Post by lordmalachite on Jun 20, 2017 11:28:43 GMT
To contribute to the "Year Of Ginger" that Old School Lane is so awesomely giving us with their weekly podcast, I thought I'd take up the pen when the mood strikes me and try to reconnect with one of my favorite animated characters of all time.
Without getting into a super-lengthy backstory, let's just leave it to say that I have been a resident of Connecticut my entire life, and like Ginger I really enjoy writing. Of course, she's probably better at it than I am. I've done a lot of writing in her voice, but this is the first time I have attempted to write in Ginger's character in a good five years or so. This is rusty and not up to my usual standards, but sometimes it's best to put stuff out there. I will endeavor to keep going as the series goes on (I'd hate to spoil anything so I'll do my best not to reveal future events of the series). If anyone likes this sort of thing, please comment, and if not, well, that's okay too.
I love you all over at OSL for doing your analyses of the series and hope it brings you joy each week!
--Lord Malachite
Hello, Strangers! By Ginger Foutley
That had been the summer that changed things. It wasn't the last time that I would return to Camp Caprice, but it was the last time I would really be there as a child. I started to become a woman over the course of that summer. Not in any kind of social or sexual way. What I mean is, I began to become myself. The me that I am today, is someone I can recognize shades of in the Ginger that left Camp Caprice after that long, hot summer full of ups and downs, triumphs and disasters.
And Courtney, of course. Taking a stand for what I believed in that year, even though it nearly got my friends and I permanently banned from the campground, made me realize how much I had grown. That I was becoming smart enough and bold enough to question authority. Not out of perpetual mistrust, but because I was no longer willing to accept everything at face value. It was a profound knowledge that had always been there and that I had at least grown into--that there are two sides to every story.
Suddenly, that rift that had been developing between Dodie and myself didn't seem so insurmountable. I mean, if Courtney Gripling could make it through summer without her usual lifestyle, what excuse did the rest of us have from holding back to be all that we could be? Sometimes a lesson comes from the most unlikely of places. And though the summer would soon give way to one more year of Junior High School, I had resolved to meet it the only way I knew how--as myself.

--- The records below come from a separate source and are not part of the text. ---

### src/include/fcu_defines.vh
// constants for the control command unit
`ifndef FCU_DEFINES_VH
`define FCU_DEFINES_VH
// ----------------------------------------------------------------------------
// register offsets (byte addresses)
// ----------------------------------------------------------------------------
`define FCU_ADDR_CMD       4'h0
`define FCU_ADDR_RESULT    4'h1
`define FCU_ADDR_STATUS    4'h2
`define FCU_ADDR_CONFIG    4'h3
`define FCU_ADDR_TIMING    4'h4
`define FCU_ADDR_CYL       4'h5
// ----------------------------------------------------------------------------
// command codes (low five bits of the opcode byte)
// ----------------------------------------------------------------------------
`define FCU_OP_SPECIFY     5'h03
`define FCU_OP_DRV_STATUS  5'h04
`define FCU_OP_RECAL       5'h07
`define FCU_OP_SENSE_INT   5'h08
`define FCU_OP_SEEK        5'h0f
`define FCU_OP_VERSION     5'h10
`define FCU_OP_CONFIGURE   5'h13
`define FCU_OPB_RELATIVE   7
`define FCU_OPB_DIR        6
// ----------------------------------------------------------------------------
// field positions and reset values
// ----------------------------------------------------------------------------
`define FCU_CFG_EIS_BIT    6
`define FCU_CFG_FIFO_DISABLE_BIT_BIT  5
`define FCU_CFG_POLL_BIT   4
`define FCU_RST_EIS        1'b0
`define FCU_RST_FIFO_DISABLE_BIT      1'b1
`define FCU_RST_POLL       1'b0
`define FCU_RST_FIFO_THRESHOLD    4'h0
`define FCU_RST_PRECOMP_START_TRACK     8'h00
`define FCU_ST0_SE_BIT     5
`define FCU_ST0_TF_BIT     4
`define FCU_RECAL_MAX      8'h50
// ----------------------------------------------------------------------------
// timing: base unit is 0.25 ms at the fastest rate
// ----------------------------------------------------------------------------
`define FCU_CLK_MHZ        50
`define FCU_TICK_US        250
`define FCU_TICK_CYC       (`FCU_TICK_US * `FCU_CLK_MHZ)
`define FCU_STEP_PULSE     8'h0a
`endif

### src/hdl/fcu_control_unit.v
// control command interpreter for a floppy disk controller
`timescale 1ns/10ps
//
// Summary of operation
// - drive status answers immediately with status 3
// - head unload delay set by head_unload_time
// - step spacing set by step_rate_time
// - head load wait n*0.5ms, zero means 64ms
// - unload n*4ms, step (16-n)*0.25ms, rate scaled
// - delays follow rate only, not recording mode
// - no_dma_select one selects non-dma mode
// - dma request versus request_for_master and interrupt
// - configure optional, reset gives documented defaults
// - implied seek enable requests seek before transfer
// - fifo_disable_bit set means byte-by-byte requests
// - polling gives one interrupt, held off while head loaded
// - fifo_threshold is value plus one bytes
// - precomp_start_track coded directly 0 to 255
// - version query returns one fixed byte
// - relative seek reuses seek layout plus bits
// - direction zero steps out, one steps in
// - relative seek issues count step pulses unless an outward one reaches track zero
// - only one relative seek active at once
// - relative seek stepping out past track zero sets fault
// - present_cylinder wraps modulo 256
// - recalibrate watches track zero, 80 steps max
// - seek end raises interrupt, sense clears it
`include "fcu_defines.vh"

module fcu_control_unit #(
  parameter TICK_CYC   = `FCU_TICK_CYC,
  parameter [7:0] VERSION_BYTE = 8'h5a  // arbitrary identity value
) (
  input  wire        i_clk,
  input  wire        i_rst_n,
  input  wire        i_ce,
  input  wire [3:0]  i_addr,
  input  wire [7:0]  i_wdata,
  input  wire        i_wr,
  input  wire        i_rd,
  output reg  [7:0]  o_rdata,
  input  wire [1:0]  i_rate_sel,        // 0=2M 1=1M 2=500K 3=250K
  input  wire        i_track_zero_sense,
  input  wire        i_write_prot,
  input  wire        i_xfer_done,       // end of a read/write execution phase
  input  wire        i_xfer_need,       // data transfer wanted by datapath
  output reg         o_step,
  output reg         o_step_dir,
  output reg         o_head_load,
  output wire        o_head_ready,
  output wire        o_dma_req,
  output wire        o_request_for_master,
  output wire        o_irq,
  output wire        o_implied_seek_enable,
  output wire        o_fifo_disable_bit,
  output wire [4:0]  o_fifo_threshold_bytes,
  output wire [7:0]  o_precomp_start_track,
  output wire        o_busy
);

  // --------------------------------------------------------------------------
  // states
  // --------------------------------------------------------------------------
  localparam [5:0] S_IDLE  = 6'b000001;  // waiting for opcode
  localparam [5:0] S_PARAM = 6'b000010;  // collecting parameter bytes
  localparam [5:0] S_EXEC  = 6'b000100;  // launching the command
  localparam [5:0] S_STEP  = 6'b001000;  // step pulse high
  localparam [5:0] S_GAP   = 6'b010000;  // spacing between steps
  localparam [5:0] S_DONE  = 6'b100000;  // finishing a seek

  reg  [5:0]  state_q;                   // controller state
  reg  [7:0]  op_q;                      // opcode byte held
  reg  [1:0]  pcnt_q;                    // parameter bytes still expected
  reg  [1:0]  pidx_q;                    // parameter byte index
  reg  [7:0]  p1_q;                      // first parameter byte
  reg  [7:0]  p2_q;                      // second parameter byte
  reg  [7:0]  p3_q;                      // third parameter byte
  reg  [3:0]  srt_q;                     // step_rate_time
  reg  [3:0]  hut_q;                     // head_unload_time
  reg  [6:0]  hlt_q;                     // head_load_time
  reg         no_dma_q;                  // no_dma_select
  reg         eis_q;                     // implied_seek_enable
  reg         fifo_disable_bit_q;                   // fifo_disable_bit
  reg         poll_off_q;                // drive_status_sweep_off
  reg  [3:0]  thr_q;                     // fifo_threshold
  reg  [7:0]  precomp_start_track_q;                  // precomp_start_track
  reg  [7:0]  pcn_q;                     // present_cylinder
  reg  [7:0]  steps_q;                   // steps remaining
  reg         recal_q;                   // current seek is a recalibrate
  reg         rel_q;                     // relative seek active
  reg  [7:0]  st0_q;                     // status 0 for sense interrupt
  reg         irq_q;                     // interrupt pending
  reg         poll_done_q;               // post-reset poll interrupt given
  reg  [7:0]  res_q;                     // result byte
  reg         res_v_q;                   // result byte waiting
  reg  [15:0] tick_q;                    // prescaler to 0.25 ms ticks
  reg  [11:0] dly_q;                     // step spacing in ticks
  reg  [11:0] hld_q;                     // head load countdown
  reg  [11:0] hut_cnt_q;                 // head unload countdown
  reg  [7:0]  pw_q;                      // step pulse width cycles
  reg         xfer_q;                    // a transfer request is pending

  wire        tick = (tick_q == 16'h0000);
  wire [4:0]  opc  = op_q[4:0];
  wire        cmd_wr = i_wr && (i_addr == `FCU_ADDR_CMD);

  // --------------------------------------------------------------------------
  // data-rate scaling of delays
  // --------------------------------------------------------------------------
  // shift amount: 2M=0, 1M=1, 500K=2, 250K=3 (eight times slower)
  function [11:0] scale;
    input [11:0] v;
    input [1:0]  r;
    begin
      scale = v << r;
    end
  endfunction

  // step spacing in ticks: (16-n)
  wire [11:0] srt_ticks = scale({7'h00, (5'h10 - {1'b0, srt_q})}, i_rate_sel);
  // head load: n*0.5ms = 2n ticks, zero gives 64ms = 256 ticks
  wire [11:0] hlt_ticks = scale((hlt_q == 7'h00) ? 12'h100 :
                                {4'h0, hlt_q, 1'b0}, i_rate_sel);
  // head unload: n*4ms = 16n ticks, zero gives 256 ticks
  wire [11:0] hut_ticks = scale((hut_q == 4'h0) ? 12'h100 :
                                {4'h0, hut_q, 4'h0}, i_rate_sel);

  // parameter byte counts per command
  function [1:0] nparams;
    input [4:0] o;
    begin
      case (o)
        `FCU_OP_SPECIFY:    nparams = 2'd2;
        `FCU_OP_DRV_STATUS: nparams = 2'd1;
        `FCU_OP_RECAL:      nparams = 2'd1;
        `FCU_OP_SEEK:       nparams = 2'd2;
        `FCU_OP_CONFIGURE:  nparams = 2'd3;
        default:            nparams = 2'd0;
      endcase
    end
  endfunction

  // --------------------------------------------------------------------------
  // tick prescaler
  // --------------------------------------------------------------------------
  always @(posedge i_clk or negedge i_rst_n) begin
    if (!i_rst_n) begin
      tick_q <= 16'h0000;
    end else if (i_ce) begin
      tick_q <= tick ? TICK_CYC[15:0] - 16'h0001 : tick_q - 16'h0001;
    end
  end

  // --------------------------------------------------------------------------
  // head load and unload timers
  // --------------------------------------------------------------------------
  always @(posedge i_clk or negedge i_rst_n) begin
    if (!i_rst_n) begin
      o_head_load <= 1'b0;
      hld_q       <= 12'h000;
      hut_cnt_q   <= 12'h000;
    end else if (i_ce) begin
      if (i_xfer_need && !o_head_load) begin
        // load the head and wait before transfer starts
        o_head_load <= 1'b1;
        hld_q       <= hlt_ticks;
      end else if (tick && hld_q != 12'h000) begin
        hld_q <= hld_q - 12'h001;
      end
      if (i_xfer_done) begin
        hut_cnt_q <= hut_ticks;
      end else if (tick && hut_cnt_q != 12'h000) begin
        hut_cnt_q <= hut_cnt_q - 12'h001;
        if (hut_cnt_q == 12'h001) begin
          o_head_load <= 1'b0;
        end
      end
    end
  end

  assign o_head_ready = o_head_load && (hld_q == 12'h000);

  // --------------------------------------------------------------------------
  // transfer signalling: dma request or request_for_master plus interrupt
  // --------------------------------------------------------------------------
  always @(posedge i_clk or negedge i_rst_n) begin
    if (!i_rst_n) begin
      xfer_q <= 1'b0;
    end else if (i_ce) begin
      xfer_q <= i_xfer_need && o_head_ready;
    end
  end

  assign o_dma_req            = xfer_q && !no_dma_q;
  assign o_request_for_master = (state_q == S_IDLE) || (xfer_q && no_dma_q);
  assign o_irq                = irq_q || (xfer_q && no_dma_q);
  assign o_busy               = (state_q == S_PARAM) || res_v_q;
  assign o_implied_seek_enable  = eis_q;
  assign o_fifo_disable_bit     = fifo_disable_bit_q;
  assign o_fifo_threshold_bytes = fifo_disable_bit_q ? 5'h01 : {1'b0, thr_q} + 5'h01;
  assign o_precomp_start_track  = precomp_start_track_q;

  // --------------------------------------------------------------------------
  // command sequencer
  // --------------------------------------------------------------------------
  always @(posedge i_clk or negedge i_rst_n) begin
    if (!i_rst_n) begin
      state_q     <= S_IDLE;
      op_q        <= 8'h00;
      pcnt_q      <= 2'd0;
      pidx_q      <= 2'd0;
      p1_q        <= 8'h00;
      p2_q        <= 8'h00;
      p3_q        <= 8'h00;
      srt_q       <= 4'h0;
      hut_q       <= 4'h0;
      hlt_q       <= 7'h00;
      no_dma_q    <= 1'b0;
      eis_q       <= `FCU_RST_EIS;
      fifo_disable_bit_q     <= `FCU_RST_FIFO_DISABLE_BIT;
      poll_off_q  <= `FCU_RST_POLL;
      thr_q       <= `FCU_RST_FIFO_THRESHOLD;
      precomp_start_track_q    <= `FCU_RST_PRECOMP_START_TRACK;
      pcn_q       <= 8'h00;
      steps_q     <= 8'h00;
      recal_q     <= 1'b0;
      rel_q       <= 1'b0;
      st0_q       <= 8'h00;
      irq_q       <= 1'b0;
      poll_done_q <= 1'b0;
      res_q       <= 8'h00;
      res_v_q     <= 1'b0;
      dly_q       <= 12'h000;
      pw_q        <= 8'h00;
      o_step      <= 1'b0;
      o_step_dir  <= 1'b0;
    end else if (i_ce) begin
      // single poll interrupt after reset, held off while head loaded
      if (!poll_done_q && !poll_off_q && hut_cnt_q == 12'h000 && !o_head_load) begin
        poll_done_q <= 1'b1;
        irq_q       <= 1'b1;
        st0_q       <= 8'hc0;
      end
      // result byte is consumed by a read
      if (i_rd && i_addr == `FCU_ADDR_RESULT) begin
        res_v_q <= 1'b0;
      end
      case (state_q)
        S_IDLE: begin
          if (cmd_wr) begin
            op_q   <= i_wdata;
            pidx_q <= 2'd0;
            pcnt_q <= nparams(i_wdata[4:0]);
            state_q <= (nparams(i_wdata[4:0]) == 2'd0) ? S_EXEC : S_PARAM;
          end
        end
        S_PARAM: begin
          if (cmd_wr) begin
            case (pidx_q)
              2'd0:    p1_q <= i_wdata;
              2'd1:    p2_q <= i_wdata;
              default: p3_q <= i_wdata;
            endcase
            pidx_q <= pidx_q + 2'd1;
            if (pcnt_q == 2'd1) begin
              state_q <= S_EXEC;
            end
            pcnt_q <= pcnt_q - 2'd1;
          end
        end
        S_EXEC: begin
          state_q <= S_IDLE;
          case (opc)
            `FCU_OP_SPECIFY: begin
              srt_q    <= p1_q[7:4];
              hut_q    <= p1_q[3:0];
              hlt_q    <= p2_q[7:1];
              no_dma_q <= p2_q[0];
            end
            `FCU_OP_DRV_STATUS: begin
              // no execution phase: status 3 goes straight out
              res_q   <= {1'b0, i_write_prot, 1'b1, i_track_zero_sense,
                          1'b1, p1_q[2:0]};
              res_v_q <= 1'b1;
            end
            `FCU_OP_VERSION: begin
              res_q   <= VERSION_BYTE;
              res_v_q <= 1'b1;
            end
            `FCU_OP_CONFIGURE: begin
              eis_q      <= p2_q[`FCU_CFG_EIS_BIT];
              fifo_disable_bit_q    <= p2_q[`FCU_CFG_FIFO_DISABLE_BIT_BIT];
              poll_off_q <= p2_q[`FCU_CFG_POLL_BIT];
              thr_q      <= p2_q[3:0];
              precomp_start_track_q   <= p3_q;
            end
            `FCU_OP_SENSE_INT: begin
              res_q   <= st0_q;
              res_v_q <= 1'b1;
              irq_q   <= 1'b0;
            end
            `FCU_OP_RECAL: begin
              recal_q    <= 1'b1;
              pcn_q      <= 8'h00;
              steps_q    <= `FCU_RECAL_MAX;
              o_step_dir <= 1'b0;
              st0_q      <= {5'h00, p1_q[2:0]};
              state_q    <= i_track_zero_sense ? S_DONE : S_STEP;
              pw_q       <= `FCU_STEP_PULSE;
            end
            `FCU_OP_SEEK: begin
              recal_q <= 1'b0;
              st0_q   <= {5'h00, p1_q[2:0]};
              pw_q    <= `FCU_STEP_PULSE;
              if (op_q[`FCU_OPB_RELATIVE]) begin
                // one relative seek at a time; a second is dropped
                if (!rel_q) begin
                  rel_q      <= 1'b1;
                  o_step_dir <= op_q[`FCU_OPB_DIR];
                  steps_q    <= p2_q;
                  state_q    <= (p2_q == 8'h00) ? S_DONE : S_STEP;
                end
              end else begin
                o_step_dir <= (p2_q > pcn_q);
                steps_q    <= (p2_q > pcn_q) ? p2_q - pcn_q : pcn_q - p2_q;
                state_q    <= (p2_q == pcn_q) ? S_DONE : S_STEP;
              end
            end
            default: begin
              st0_q <= 8'h80;            // invalid command
            end
          endcase
        end
        S_STEP: begin
          // outward past track zero during relative seek faults
          if (rel_q && !o_step_dir && i_track_zero_sense) begin
            st0_q[`FCU_ST0_TF_BIT] <= 1'b1;
            st0_q[7:6]             <= 2'b01;
            state_q                <= S_DONE;
          end else begin
            o_step <= 1'b1;
            if (pw_q == 8'h00) begin
              o_step  <= 1'b0;
              steps_q <= steps_q - 8'h01;
              if (!recal_q) begin
                pcn_q <= o_step_dir ? pcn_q + 8'h01 : pcn_q - 8'h01;
              end
              // first gap may be short: counting starts mid tick
              dly_q   <= srt_ticks;
              state_q <= S_GAP;
            end else begin
              pw_q <= pw_q - 8'h01;
            end
          end
        end
        S_GAP: begin
          if (recal_q && i_track_zero_sense) begin
            state_q <= S_DONE;
          end else if (steps_q == 8'h00) begin
            if (recal_q) begin
              st0_q[`FCU_ST0_TF_BIT] <= 1'b1;
              st0_q[7:6]             <= 2'b01;
            end
            state_q <= S_DONE;
          end else if (tick) begin
            if (dly_q == 12'h001) begin
              pw_q    <= `FCU_STEP_PULSE;
              state_q <= S_STEP;
            end
            dly_q <= dly_q - 12'h001;
          end
        end
        S_DONE: begin
          st0_q[`FCU_ST0_SE_BIT] <= 1'b1;
          irq_q   <= 1'b1;
          rel_q   <= 1'b0;
          recal_q <= 1'b0;
          state_q <= S_IDLE;
        end
        default: begin
          state_q <= S_IDLE;
        end
      endcase
    end
  end

  // --------------------------------------------------------------------------
  // register read port, data one cycle after the strobe
  // --------------------------------------------------------------------------
  always @(posedge i_clk or negedge i_rst_n) begin
    if (!i_rst_n) begin
      o_rdata <= 8'h00;
    end else if (i_ce) begin
      if (i_rd) begin
        case (i_addr)
          `FCU_ADDR_RESULT: o_rdata <= res_q;
          `FCU_ADDR_STATUS: o_rdata <= {o_request_for_master, res_v_q, rel_q,
                                        irq_q, 4'h0};
          `FCU_ADDR_CONFIG: o_rdata <= {1'b0, eis_q, fifo_disable_bit_q, poll_off_q, thr_q};
          `FCU_ADDR_TIMING: o_rdata <= {srt_q, hut_q};
          `FCU_ADDR_CYL:    o_rdata <= pcn_q;
          default:          o_rdata <= 8'h00;
        endcase
      end else begin
        o_rdata <= 8'h00;
      end
    end
  end

endmodule

### config.mk
export PLATFORM = sky130hd
export DESIGN_NAME = fcu_control_unit
export DESIGN_NICKNAME = d
export VERILOG_FILES = /design/src/hdl/fcu_control_unit.v
export VERILOG_INCLUDE_DIRS = /design/src /design/src/include
export SDC_FILE = /design/constraint.sdc
export NUM_CORES = 1
export LEC_CHECK = 0
export BUFFER_PORTS_ARGS = -buffer_cell sky130_fd_sc_hd__buf_2
export CAP_MARGIN = 25
export CORE_ASPECT_RATIO = 1.4
export CORE_MARGIN = 1.5
export CORE_UTILIZATION = 46
export CTS_CLUSTER_DIAMETER = 100
export DETAILED_ROUTE_END_ITERATION = 8
export GPL_TIMING_DRIVEN = 0
export RECOVER_POWER = 100
export SLEW_MARGIN = 0
export SYNTH_ARGS = -nofsm -noshare
export SYNTH_HDL_FRONTEND = slang
export SYNTH_SLANG_ARGS = --single-unit
### constraint.sdc
create_clock -name i_clk -period 2.8 [get_ports i_clk]
set_input_delay 0.14 -clock i_clk [delete_from_list [all_inputs] [get_ports i_clk]]
set_output_delay 0.14 -clock i_clk [all_outputs]
set_load 0.01 [all_outputs]
# Word-level counts from Yosys, hierarchy flattened
# Index checks and enable logic that the tools add are counted.
# W data, S select, Z words.
# op_classes
n_reduce_logical	71
magnitude_cmp	1
n_eq_ne	49
muxes	97
bitwise	2
add_sub_neg	14
shift	3
# ops
operator	count
$mux W8	19
$mux W12	9
$mux W6	14
$pmux W8 S2	4
$pmux W8 S3	2
$pmux W8 S5	1
$sub A12 B1 Y12 const B	3
$pmux W6 S5	1
$eq A12 B1 Y1 const B	2
$logic_not A12 Y1	2
$logic_not A8 Y1	3
$ne A2 B2 Y1 const B	12
$pmux W12 S2	1
$reduce_and A4 Y1	6
$reduce_bool A12 Y1	2
$shl A9 B2 Y12	2
$sub A8 B1 Y8 const B	3
$eq A5 B3 Y1 const B	4
$mux W2	10
$mux W1	18
$mux W9	2
$reduce_and A3 Y1	6
$logic_not A16 Y1	1
$mux W16	1
51 further kinds	109
# totals
reg_bits	182
wordCells	272
out_inout_bits	31
in_bits	23

# Depth between registers and ports, before layout
# Gate-level depths: netlist (run 1).
# logic_depth
depth_word	10
ltp_mapped	12

# Worst setup path after synthesis (run 1)
# Ideal clock, no wire load.
# synth_path
path_kind	reg2reg
start	reg p2_q[5]
end	reg steps_q[3]
t_required_ns	2.666
path_buffers	2
stages_incl_launch_ff	12
setup_time_ns	0.134
t_arrival_ns	2.378
synth_period_minus_slack_ns	2.513
path_slack_ns	0.287
path_cell_list	dfrtp_1 inv_1 ha_1 clkbuf_1 nand4_1 or2_2 o31a_1 clkbuf_1 mux2i_1 a221oi_1 xor2_1 o21ai_0
# synth_via
elab_chain_cells	5
# synth_rtl
item	line_no	source
from (decl)	fcu_control_unit.v:76	reg [7:0] p2_q;
from (signal assigned)	fcu_control_unit.v:261	2'd1: p2_q <= i_wdata;
$gt A8 B8 Y1	fcu_control_unit.v:325	steps_q <= (p2_q > pcn_q) ? p2_q - pcn_q : pcn_q - p2_q;
$mux W8	fcu_control_unit.v:325	
$mux W8	fcu_control_unit.v:315	if (op_q[`FCU_OPB_RELATIVE]) begin
$pmux W8 S2	fcu_control_unit.v:273	case (opc)
$pmux W8 S2	fcu_control_unit.v:248	case (state_q)
to (signal assigned)	fcu_control_unit.v:320	steps_q <= p2_q;
to (signal assigned)	fcu_control_unit.v:325	
to (signal assigned)	fcu_control_unit.v:344	steps_q <= steps_q - 8'h01;
to (decl)	fcu_control_unit.v:88	reg [7:0] steps_q;
# No other way between the ends.
# A chain may end at the register's enable or synchronous reset.

# Final worst setup path (run 1)
# layout_path
start	reg p2_q[0]
end	reg steps_q[3]
# layout_via
elab_chain_cells	5
# layout_rtl
item	line_no
$sub A8 B8 Y8 or $gt A8 B8 Y1 (tied branches)	fcu_control_unit.v:325
$mux W8 *	fcu_control_unit.v:325
$mux W8 *	fcu_control_unit.v:315
$pmux W8 S2 *	fcu_control_unit.v:273
$pmux W8 S2 *	fcu_control_unit.v:248
# Mark *: on every way between the ends. The rest lies on a longest branch, timed or not.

When i look back at my childhood, and all of its wonder and horror and good old-fashioned life experience, I know it was real. And I never want to hide the scars I got along the way. Some were handed to me by life, some were wounds left by others, and the remainder are the self-inflicted kind. Each of them has a story, but each of them made me who I am. My beutiful, wonderful, frightening, amazing, tearful, joyous, stupid little life. The times we'll never forget, and the times we want to.
Any day now, that last schoolbell will ring, sending our nation's future swerving into the largest block of free time they get each year. Even when I was in high school, it was amazing how the summer seemed to stretch on forever, and also be over so quickly. It's funny how when you're an adult, the summer just is. It passes like any other season. But you have only to look out your window to see just a tiny piece of the magic that permeated your childhood. That time of year when anything could happen, and very well did. From the shores of Lake Caprice, to starting a vampire cleaning service, to learning how to make it on your own. Every summer has a story. We need only to allow ourselves to remember those halcyon times when we took ourselves less seriously. Let those memories come to you unbidden. They're a part of you, after all.
As for yours truly, I'm going outside to catch a few fireflies. You'll know me if you see me. I'll be the barefooted redhead, twenty-one going on twelve.